(Beginning of Data for processing)
`config.mk`:
```
export PLATFORM = sky130hd
export DESIGN_NAME = bpc_corr
export DESIGN_NICKNAME = d
export VERILOG_FILES = /design/src/design/bpc_pkg.sv /design/src/design/bpc_corr.sv
export SDC_FILE = /design/constraint.sdc
export NUM_CORES = 2
export LEC_CHECK = 0
export BUFFER_PORTS_ARGS = -buffer_cell sky130_fd_sc_hd__buf_2
export CORE_MARGIN = 8
export CORE_UTILIZATION = 55
export CTS_BUF_LIST = sky130_fd_sc_hd__clkbuf_8
export DETAILED_ROUTE_END_ITERATION = 10
export GPL_ROUTABILITY_DRIVEN = 0
export GPL_TIMING_DRIVEN = 0
export HOLD_SLACK_MARGIN = 0.05
export PLACE_DENSITY = 0.71
export SYNTH_ARGS = -nofsm -noshare
export SYNTH_HDL_FRONTEND = slang
export SYNTH_SLANG_ARGS = --single-unit
```
`constraint.sdc`:
```
create_clock -name clk -period 10.3 [get_ports clk]
set_input_delay 2.06 -clock clk [delete_from_list [all_inputs] [get_ports clk]]
set_output_delay 2.06 -clock clk [all_outputs]
set_load 0.02 [all_outputs]
```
(End of Data for processing)
» **Assignment**:
Repeat every entry exactly, leaving nothing out.

» **Task output**:
`config.mk`:
```
export PLATFORM = sky130hd
export DESIGN_NAME = bpc_corr
export DESIGN_NICKNAME = d
export VERILOG_FILES = /design/src/design/bpc_pkg.sv /design/src/design/bpc_corr.sv
export SDC_FILE = /design/constraint.sdc
export NUM_CORES = 2
export LEC_CHECK = 0
export BUFFER_PORTS_ARGS = -buffer_cell sky130_fd_sc_hd__buf_2
export CORE_MARGIN = 8
export CORE_UTILIZATION = 55
export CTS_BUF_LIST = sky130_fd_sc_hd__clkbuf_8
export DETAILED_ROUTE_END_ITERATION = 10
export GPL_ROUTABILITY_DRIVEN = 0
export GPL_TIMING_DRIVEN = 0
export HOLD_SLACK_MARGIN = 0.05
export PLACE_DENSITY = 0.71
export SYNTH_ARGS = -nofsm -noshare
export SYNTH_HDL_FRONTEND = slang
export SYNTH_SLANG_ARGS = --single-unit
```
`constraint.sdc`:
```
create_clock -name clk -period 10.3 [get_ports clk]
set_input_delay 2.06 -clock clk [delete_from_list [all_inputs] [get_ports clk]]
set_output_delay 2.06 -clock clk [all_outputs]
set_load 0.02 [all_outputs]
```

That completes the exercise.